MODERNISM AND MODERNISMS, 1880-1940

This course introduces students to the historical developments and key figures in the visual arts of modernism - from around 1880 to 1940 - focusing on issues such as their relationship to technology and new media (photography, cinema), political and social context, urban and natural environments, and psychic life. These artistic experiences not only helped to transform the nature of aesthetic experience, opening up new forms of sensibility, but also radically redefined the understanding of individual and collective reality.

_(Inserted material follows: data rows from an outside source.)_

$ cat src/include/fsg_pkg.sv
package fsg_pkg;

   // bus clock period and host-side wakeup waits after powerdown exit
   localparam int unsigned CLK_PERIOD_NS = 100;
   localparam int unsigned READ_WAKEUP_NS = 400; // read_wakeup_interval
   localparam int unsigned WRITE_WAKEUP_NS = 1000; // write_wakeup_interval, plain default
   localparam int unsigned READ_WAKEUP_CYC = (READ_WAKEUP_NS + CLK_PERIOD_NS - 1) / CLK_PERIOD_NS;
   localparam int unsigned WRITE_WAKEUP_CYC = (WRITE_WAKEUP_NS + CLK_PERIOD_NS - 1) / CLK_PERIOD_NS;
   // one wait covers both, since the next step may be either a read or a write
   localparam logic [7:0] WAKE_CYC = 8'((READ_WAKEUP_CYC > WRITE_WAKEUP_CYC) ? READ_WAKEUP_CYC : WRITE_WAKEUP_CYC);

   // software register offsets on the host command port
   localparam logic [3:0] REG_CTRL = 4'h0;
   localparam logic [3:0] REG_ADDR = 4'h1;
   localparam logic [3:0] REG_WDATA = 4'h2;
   localparam logic [3:0] REG_CMD = 4'h3;
   localparam logic [3:0] REG_STATUS = 4'h4;
   localparam logic [3:0] REG_RDATA = 4'h5;
   localparam logic [3:0] REG_IRQ_STAT = 4'h6;
   localparam logic [3:0] REG_IRQ_MASK = 4'h7;

   // field positions
   localparam int unsigned CTRL_PD_BIT = 0;
   localparam int unsigned ST_BUSY_BIT = 8;
   localparam int unsigned ST_PD_BIT = 9;
   localparam int unsigned ST_RB_BIT = 10;
   localparam int unsigned ST_RETRY_BIT = 11;
   localparam int unsigned IRQ_DONE = 0;
   localparam int unsigned IRQ_ERR = 1;
   localparam int unsigned IRQ_REFUSED = 2;
   localparam int unsigned IRQ_ABORT = 3;
   localparam int unsigned IRQ_W = 4;

   // device status byte layout and its value after powerdown
   localparam int unsigned SR_READY = 7;
   localparam int unsigned SR_ERASE_ERR = 5;
   localparam int unsigned SR_WRITE_ERR = 4;
   localparam int unsigned SR_VPP_LOW = 3;
   localparam logic [7:0] SR_RESET = 8'h80;
   localparam logic [7:0] SR_CLEAR_MASK = 8'hC7;

   // device command bytes
   localparam logic [7:0] CMD_READ_ARRAY = 8'hFF;
   localparam logic [7:0] CMD_CLEAR_STATUS = 8'h50;
   localparam logic [7:0] CMD_READ_STATUS = 8'h70;
   localparam logic [7:0] CMD_WRITE_SETUP = 8'h40;
   localparam logic [7:0] CMD_ERASE_SETUP = 8'h20;
   localparam logic [7:0] CMD_ERASE_CONFIRM = 8'hD0;

   // host operation codes written to REG_CMD
   localparam logic [2:0] OP_READ = 3'h1;
   localparam logic [2:0] OP_WRITE = 3'h2;
   localparam logic [2:0] OP_ERASE = 3'h3;
   localparam logic [2:0] OP_CLEAR = 3'h4;
   localparam logic [2:0] OP_STAT = 3'h5;

   localparam int unsigned ADDR_W = 20;

   typedef enum logic [1:0] {ACT_WRITE, ACT_READ, ACT_POLL, ACT_END} fsg_act_kind_t;

   typedef struct packed {
      fsg_act_kind_t kind;
      logic [7:0] val;
   } fsg_act_t;

   // every pin the host drives toward the device
   typedef struct packed {
      logic reset_powerdown_n;
      logic ce_n;
      logic oe_n;
      logic we_n;
      logic dq_oe_n;
      logic [ADDR_W-1:0] addr;
      logic [7:0] dq_out;
   } fsg_pins_t;

endpackage : fsg_pkg

$ cat src/core/fsg_host.sv
// Our own choices: the address-and-strobe port and the register offsets.
`timescale 1ns/1ns
`default_nettype none

module fsg_host (
   input wire logic mclk,
   input wire logic rst,
   input wire logic clk_en,
   input wire logic [3:0] bus_addr,
   input wire logic [31:0] bus_wdata,
   input wire logic bus_wr,
   input wire logic bus_rd,
   output logic [31:0] bus_rdata,
   output logic irq,
   output var fsg_pkg::fsg_pins_t pins,
   input wire logic [7:0] dq_in,
   input wire logic ready_busy_out
);
   import fsg_pkg::*;

   typedef enum logic [2:0] {S_IDLE, S_PD, S_WAKE, S_STEP, S_WL, S_WH, S_RL, S_RS} fsg_state_t;

   fsg_state_t state_r; // sequencer state
   logic [2:0] op_r; // operation in progress
   logic [2:0] step_r; // step within the operation
   logic pd_req_r; // software asks for deep powerdown
   logic [ADDR_W-1:0] addr_r; // target address
   logic [7:0] wdata_r; // byte to program
   logic [7:0] flash_stat_r; // last device status seen
   logic [7:0] rdata_r; // last array byte read
   logic retry_r; // aborted write or erase awaits replay
   logic [7:0] wake_cnt_r; // cycles spent waking
   logic [ADDR_W-1:0] pin_addr_r; // address pins
   logic [7:0] pin_dq_r; // data pins
   logic [IRQ_W-1:0] irq_stat_r; // sticky events
   logic [IRQ_W-1:0] irq_mask_r; // event enables
   logic [7:0] last_byte_r; // last byte strobed into the device
   logic [7:0] since_wake_r; // cycles since the powerdown pin rose
   fsg_act_t act; // current step's bus action
   logic active; // state that is touching the bus
   logic cmd_wr; // software writes the command register
   logic refuse; // write or erase refused
   logic cmd_go; // operation accepted
   logic ev_done;
   logic ev_err;
   logic ev_abort;
   logic poll_op;

   // what each operation does at each step
   function automatic fsg_act_t step_act(input logic [2:0] op, input logic [2:0] step, input logic [7:0] data);
      fsg_act_t a;
      a = '{kind: ACT_END, val: CMD_READ_ARRAY};
      unique case (op)
         OP_READ: begin
            // array reads always follow a fresh read-array command
            if (step == 3'h0) a = '{kind: ACT_WRITE, val: CMD_READ_ARRAY};
            else if (step == 3'h1) a.kind = ACT_READ;
         end
         OP_WRITE, OP_ERASE: begin
            if (step == 3'h0) a = '{kind: ACT_WRITE, val: (op == OP_WRITE) ? CMD_WRITE_SETUP : CMD_ERASE_SETUP};
            else if (step == 3'h1) a = '{kind: ACT_WRITE, val: (op == OP_WRITE) ? data : CMD_ERASE_CONFIRM};
            else if (step == 3'h2) a.kind = ACT_POLL;
            else if (step == 3'h3) a = '{kind: ACT_WRITE, val: CMD_READ_ARRAY};
         end
         OP_CLEAR: begin
            if (step == 3'h0) a = '{kind: ACT_WRITE, val: CMD_CLEAR_STATUS};
         end
         OP_STAT: begin
            if (step == 3'h0) a = '{kind: ACT_WRITE, val: CMD_READ_STATUS};
            else if (step == 3'h1) a.kind = ACT_READ;
            else if (step == 3'h2) a = '{kind: ACT_WRITE, val: CMD_READ_ARRAY};
         end
         default: a.kind = ACT_END;
      endcase
      return a;
   endfunction : step_act

   assign act = step_act(op_r, step_r, wdata_r);
   assign active = (state_r == S_STEP) || (state_r == S_WL) || (state_r == S_WH) ||
                   (state_r == S_RL) || (state_r == S_RS);
   assign poll_op = (op_r == OP_WRITE) || (op_r == OP_ERASE);
   assign cmd_wr = clk_en && bus_wr && (bus_addr == REG_CMD);
   // the host will not start a write or erase while the device reports low program voltage
   assign refuse = cmd_wr && (state_r == S_IDLE) && !pd_req_r && flash_stat_r[SR_VPP_LOW] &&
                   ((bus_wdata[2:0] == OP_WRITE) || (bus_wdata[2:0] == OP_ERASE));
   assign cmd_go = cmd_wr && (state_r == S_IDLE) && !pd_req_r && !refuse &&
                   (bus_wdata[2:0] >= OP_READ) && (bus_wdata[2:0] <= OP_STAT);
   assign ev_done = clk_en && (state_r == S_STEP) && (act.kind == ACT_END);
   // any error flag after a programming operation, including the double flag of a bad sequence
   assign ev_err = ev_done && poll_op && (flash_stat_r[SR_ERASE_ERR:SR_VPP_LOW] != 3'h0);
   assign ev_abort = clk_en && pd_req_r && active;

   // sequencer; powerdown request pre-empts everything
   always_ff @(posedge mclk or posedge rst) begin
      if (rst) begin
         state_r <= S_IDLE;
      end else if (clk_en) begin
         if (pd_req_r && state_r != S_PD) begin
            state_r <= S_PD;
         end else begin
            unique case (state_r)
               S_IDLE: if (cmd_go) state_r <= S_STEP;
               S_PD: if (!pd_req_r) state_r <= S_WAKE;
               // no access until both wakeup waits have passed
               S_WAKE: if (wake_cnt_r == WAKE_CYC - 8'h01) state_r <= retry_r ? S_STEP : S_IDLE;
               S_STEP: begin
                  unique case (act.kind)
                     ACT_WRITE: state_r <= S_WL;
                     ACT_READ, ACT_POLL: state_r <= S_RL;
                     ACT_END: state_r <= S_IDLE;
                  endcase
               end
               S_WL: state_r <= S_WH;
               S_WH: state_r <= S_STEP;
               S_RL: state_r <= S_RS;
               S_RS: state_r <= S_STEP;
            endcase
         end
      end
   end

   // step counter; a poll step repeats until the device reports ready
   always_ff @(posedge mclk or posedge rst) begin
      if (rst) begin
         step_r <= 3'h0;
      end else if (clk_en) begin
         if (cmd_go || state_r == S_WAKE) step_r <= 3'h0;
         else if (state_r == S_WH) step_r <= step_r + 3'h1;
         else if (state_r == S_RS && !(act.kind == ACT_POLL && !dq_in[SR_READY])) step_r <= step_r + 3'h1;
      end
   end

   // a write or erase cut short by powerdown is replayed from its first step
   always_ff @(posedge mclk or posedge rst) begin
      if (rst) begin
         retry_r <= 1'b0;
      end else if (clk_en) begin
         if (ev_abort && poll_op) retry_r <= 1'b1;
         else if (state_r == S_WAKE && wake_cnt_r == WAKE_CYC - 8'h01) retry_r <= 1'b0;
      end
   end

   // wakeup counter
   always_ff @(posedge mclk or posedge rst) begin
      if (rst) wake_cnt_r <= 8'h00;
      else if (clk_en) wake_cnt_r <= (state_r == S_WAKE) ? wake_cnt_r + 8'h01 : 8'h00;
   end

   // shadow of the device status byte
   always_ff @(posedge mclk or posedge rst) begin
      if (rst) begin
         flash_stat_r <= SR_RESET;
      end else if (clk_en) begin
         if (state_r == S_PD) flash_stat_r <= SR_RESET;
         else if (state_r == S_RS && (act.kind == ACT_POLL || op_r == OP_STAT)) flash_stat_r <= dq_in;
         else if (state_r == S_WH && op_r == OP_CLEAR) flash_stat_r <= flash_stat_r & SR_CLEAR_MASK;
      end
   end

   // array read result
   always_ff @(posedge mclk or posedge rst) begin
      if (rst) rdata_r <= 8'h00;
      else if (clk_en && state_r == S_RS && op_r == OP_READ) rdata_r <= dq_in;
   end

   // address and data pins load as each step starts, so they settle before the strobe
   always_ff @(posedge mclk or posedge rst) begin
      if (rst) begin
         pin_addr_r <= '0;
         pin_dq_r <= 8'h00;
      end else if (clk_en && state_r == S_STEP) begin
         pin_addr_r <= addr_r;
         pin_dq_r <= act.val;
      end
   end

   // control pins: we only pulses with ce low; everything quiet while reset is low
   always_comb begin
      pins.reset_powerdown_n = (state_r != S_PD);
      pins.ce_n = !((state_r == S_WL) || (state_r == S_WH) || (state_r == S_RL) || (state_r == S_RS));
      pins.we_n = (state_r != S_WL);
      pins.oe_n = !((state_r == S_RL) || (state_r == S_RS));
      pins.dq_oe_n = !((state_r == S_WL) || (state_r == S_WH)); // data held one cycle past we rising
      pins.addr = pin_addr_r;
      pins.dq_out = pin_dq_r;
   end

   // software writes
   always_ff @(posedge mclk or posedge rst) begin
      if (rst) begin
         pd_req_r <= 1'b0;
         addr_r <= '0;
         wdata_r <= 8'h00;
         op_r <= OP_READ;
         irq_mask_r <= '0;
      end else if (clk_en && bus_wr) begin
         unique case (bus_addr)
            REG_CTRL: pd_req_r <= bus_wdata[CTRL_PD_BIT];
            // target and data are frozen while an operation runs
            REG_ADDR: if (state_r == S_IDLE) addr_r <= bus_wdata[ADDR_W-1:0];
            REG_WDATA: if (state_r == S_IDLE) wdata_r <= bus_wdata[7:0];
            REG_CMD: if (cmd_go) op_r <= bus_wdata[2:0];
            REG_IRQ_MASK: irq_mask_r <= bus_wdata[IRQ_W-1:0];
            default: ;
         endcase
      end
   end

   // sticky events; a read clears, but an event in the same cycle survives
   always_ff @(posedge mclk or posedge rst) begin
      if (rst) begin
         irq_stat_r <= '0;
      end else if (clk_en) begin
         irq_stat_r <= ((bus_rd && bus_addr == REG_IRQ_STAT) ? '0 : irq_stat_r) |
                       {ev_abort, refuse, ev_err, ev_done};
      end
   end

   assign irq = |(irq_stat_r & irq_mask_r);

   // read data one cycle after the strobe, zero elsewhere
   always_ff @(posedge mclk or posedge rst) begin
      if (rst) begin
         bus_rdata <= 32'h0000_0000;
      end else if (clk_en) begin
         bus_rdata <= 32'h0000_0000;
         if (bus_rd) begin
            unique case (bus_addr)
               REG_CTRL: bus_rdata[CTRL_PD_BIT] <= pd_req_r;
               REG_ADDR: bus_rdata[ADDR_W-1:0] <= addr_r;
               REG_WDATA: bus_rdata[7:0] <= wdata_r;
               REG_CMD: bus_rdata[2:0] <= op_r;
               REG_STATUS: bus_rdata[ST_RETRY_BIT:0] <= {retry_r, ready_busy_out, state_r == S_PD,
                                                        state_r != S_IDLE && state_r != S_PD, flash_stat_r};
               REG_RDATA: bus_rdata[7:0] <= rdata_r;
               REG_IRQ_STAT: bus_rdata[IRQ_W-1:0] <= irq_stat_r;
               REG_IRQ_MASK: bus_rdata[IRQ_W-1:0] <= irq_mask_r;
               default: ;
            endcase
         end
      end
   end

   // helper state for the checks below
   always_ff @(posedge mclk or posedge rst) begin
      if (rst) begin
         last_byte_r <= CMD_READ_ARRAY;
         since_wake_r <= 8'hFF;
      end else begin
         if (!pins.we_n) last_byte_r <= pins.dq_out;
         if (!pins.reset_powerdown_n) since_wake_r <= 8'h00;
         else if (since_wake_r != 8'hFF) since_wake_r <= since_wake_r + 8'h01;
      end
   end

   property p_we_gated;
      @(posedge mclk) disable iff (rst)
         !pins.we_n |-> !pins.ce_n && pins.oe_n && pins.reset_powerdown_n && !pins.dq_oe_n;
   endproperty
   a_we_gated: assert property (p_we_gated) else $error("write strobe without chip enable");
   property p_pd_quiet;
      @(posedge mclk) disable iff (rst)
         !pins.reset_powerdown_n |-> pins.ce_n && pins.we_n && pins.oe_n && pins.dq_oe_n;
   endproperty
   a_pd_quiet: assert property (p_pd_quiet) else $error("controls active during powerdown");
   property p_wake;
      @(posedge mclk) disable iff (rst) !pins.ce_n |-> since_wake_r >= WAKE_CYC;
   endproperty
   a_wake: assert property (p_wake) else $error("access before wakeup interval");
   property p_refuse;
      @(posedge mclk) disable iff (rst) refuse |=> state_r == S_IDLE && irq_stat_r[IRQ_REFUSED];
   endproperty
   a_refuse: assert property (p_refuse) else $error("write or erase started with vpp low");
   property p_final_ff;
      @(posedge mclk) disable iff (rst) ev_done && poll_op |-> last_byte_r == CMD_READ_ARRAY;
   endproperty
   a_final_ff: assert property (p_final_ff) else $error("operation ended without read-array");
   property p_read_ff;
      @(posedge mclk) disable iff (rst)
         $fell(pins.oe_n) && op_r == OP_READ |-> last_byte_r == CMD_READ_ARRAY;
   endproperty
   a_read_ff: assert property (p_read_ff) else $error("array read without read-array");
   property p_no_contention;
      @(posedge mclk) disable iff (rst) !pins.dq_oe_n |-> pins.oe_n ##1 (pins.oe_n || pins.dq_oe_n);
   endproperty
   a_no_contention: assert property (p_no_contention) else $error("host and device drive data together");
   property p_retry;
      @(posedge mclk) disable iff (rst || !clk_en)
         $rose(pins.reset_powerdown_n) && retry_r |-> ##[1:20] !pins.we_n;
   endproperty
   a_retry: assert property (p_retry) else $error("aborted sequence not replayed");

endmodule : fsg_host

`default_nettype wire

$ cat config.mk
export PLATFORM = sky130hd
export DESIGN_NAME = fsg_host
export DESIGN_NICKNAME = d
export VERILOG_FILES = /design/src/include/fsg_pkg.sv /design/src/core/fsg_host.sv
export SDC_FILE = /design/constraint.sdc
export NUM_CORES = 1
export LEC_CHECK = 0
export ABC_AREA = 1
export BUFFER_PORTS_ARGS = -buffer_cell sky130_fd_sc_hd__clkbuf_2
export CAP_MARGIN = 20
export CORE_MARGIN = 3
export CORE_UTILIZATION = 60
export DETAILED_ROUTE_END_ITERATION = 12
export HOLD_SLACK_MARGIN = 0.03
export PLACE_DENSITY_LB_ADDON = 0.2
export SYNTH_ARGS = -nofsm -noshare
export SYNTH_HDL_FRONTEND = slang
export SYNTH_SLANG_ARGS = --single-unit
$ cat constraint.sdc
create_clock -name mclk -period 7 [get_ports mclk]
set_input_delay 0.35 -clock mclk [delete_from_list [all_inputs] [get_ports mclk]]
set_output_delay 0.35 -clock mclk [all_outputs]
set_load 0.01 [all_outputs]
# Yosys cells after proc, flatten, opt, wreduce, memory -nomap -nowiden
# Cells that the tools add are included.
# totals
register_bits	119
input_bits	50
output_inout_bits	66
word_cells	164
# classes
add_sub_neg	2
order_cmp	2
n_eq_ne	33
muxes	40
n_bitwise	2
reduce_logical	69
# ops
operator	n
10-bit 2-to-1 mux	6
8-bit 2-to-1 mux	7
1-bit logical AND	26
3-bit by 2-bit == test with 1-bit output, second input constant	8
8-bit case mux with 3 select lines	1
3-bit 2-to-1 mux	7
3-bit case mux with 7 select lines	1
20-bit 2-to-1 mux	1
3-bit == test, second input constant	6
4-bit by 3-bit == test with 1-bit output, second input constant	4
4-bit case mux with 4 select lines	1
2-bit case mux with 7 select lines	1
1-bit logical OR	12
2-bit AND reduction	6
3-bit nonzero test	4
2-bit 2-to-1 mux	5
3-bit by 1-bit == test with 1-bit output, second input constant	3
3-bit != test, second input constant	3
3-bit case mux with 3 select lines	1
3-bit AND reduction	3
8-bit by 1-bit adder with 8-bit output, second input constant	1
4-bit by 2-bit == test with 1-bit output, second input constant	2
8-bit by 4-bit == test with 1-bit output, second input constant	1
1-bit case mux with 8 select lines	1
25 further kinds	37

# Longest topological paths before layout
# Gate-level depths: netlist of the first run.
# logic_depth
word_depth	13
mapped_depth	18
depth_no_buf	18

# Least setup slack after synthesis of the first run
# OpenSTA, ideal clock, no wires.
# synth_timing
kind	flip-flop to flip-flop
start	register op_r[2]
end	register flash_stat_r[3]
setup_ps	76
arrival_ps	2117
required_ps	6924
path_slack_ps	4806
path_stages_with_launch	18
n_path_buf	0
period_less_slack_ps	2194
path_cell_list	dfrtp_1 -> inv_2 -> ha_1 -> inv_1 -> nor2_1 -> o21ai_0 -> nand2_1 -> a21oi_1 -> nand2_1 -> ha_1 -> inv_1 -> nand2_1 -> nand2_1 -> nand2_1 -> nand2_1 -> o21ai_2 -> nand3_1 -> o21ai_1
# synth_via
elab_chain_cells	8
word_cells_on_any_way	15
classes_between	6 x eq/ne; 3 x mux; 6 x reduce/logical
# synth_rtl
item	line_no	rtl
start, declared	fsg_host.sv:24	logic [2:0] op_r;
start signal, assigned	fsg_host.sv:202	REG_CMD: if (cmd_go) op_r <= bus_wdata[2:0];
3-bit by 2-bit == test with 1-bit output	fsg_host.sv:53	unique case (op)
2-bit OR reduction	fsg_host.sv:53	
2-bit case mux with 4 select lines	fsg_host.sv:53	
2-bit == test	fsg_host.sv:155	else if (state_r == S_RS && (act.kind == ACT_POLL || op_r == OP_STAT)) flash_stat_r <= dq_in;
1-bit logical OR	fsg_host.sv:155	
1-bit logical AND	fsg_host.sv:155	
3-bit nonzero test (no line) or 8-bit 2-to-1 mux (tied branches)	--	
2-bit AND reduction (no line) or 8-bit 2-to-1 mux (tied branches)	--	
end signal, assigned	fsg_host.sv:155	
end signal, assigned	fsg_host.sv:156	else if (state_r == S_WH && op_r == OP_CLEAR) flash_stat_r <= flash_stat_r & SR_CLEAR_MASK;
end, declared	fsg_host.sv:29	logic [7:0] flash_stat_r;
# Parallel ways exist; a longest one is shown, timed or not. The select of a mux whose other input is x is not followed.
# A chain may end at the register's enable or synchronous reset.

# Worst setup path in the final report of the first run
# layout_timing
start	register op_r[2]
end	register flash_stat_r[4]
# The elaborated chain is that of the path after synthesis.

The analysis of the different trends and poetics will also provide the basic methodology for the study of the media and languages that characterise art between the mid-nineteenth and early twentieth centuries, providing the critical tools essential for reading different types of works.

Core Documentation

Stephen Kern, Il tempo e lo spazio, Il Mulino 2007: capitoli 4: Il futuro; 5: La velocità; 6: La natura dello spazio, pp. 117-226 (PDF)
Philippe Dubois, L'atto fotografico, Urbino 2009, pp. 25-108 (PDF)
Georg Simmel, La metropoli e la vita dello spirito, Armando 2011 (PDF)


Reference Bibliography

XIX century (1880-1900): Federica Rovati, L'arte dell'Ottocento, Einaudi 2017 XX century (1900-1940): Federica Rovati, L’arte del primo Novecento, Einaudi 2015. Hal Foster, Rosalind Krauss, Yve-Alain Bois, Benjamin Buchloh, Art since 1900, Thames & Hudson (PDF): 1900-1940

Attendance

Students are free to choose to attend

Type of evaluation

The exam is written and takes place in the classroom. Its purpose is to evaluate the students' ability to present and analyze the themes, poetics, movements, and artists discussed in the lectures and referenced in the bibliography. Moreover, the exam aims to confirm their ability to read and interpret works of art, using appropriate critical terminology and relating them to their historical context.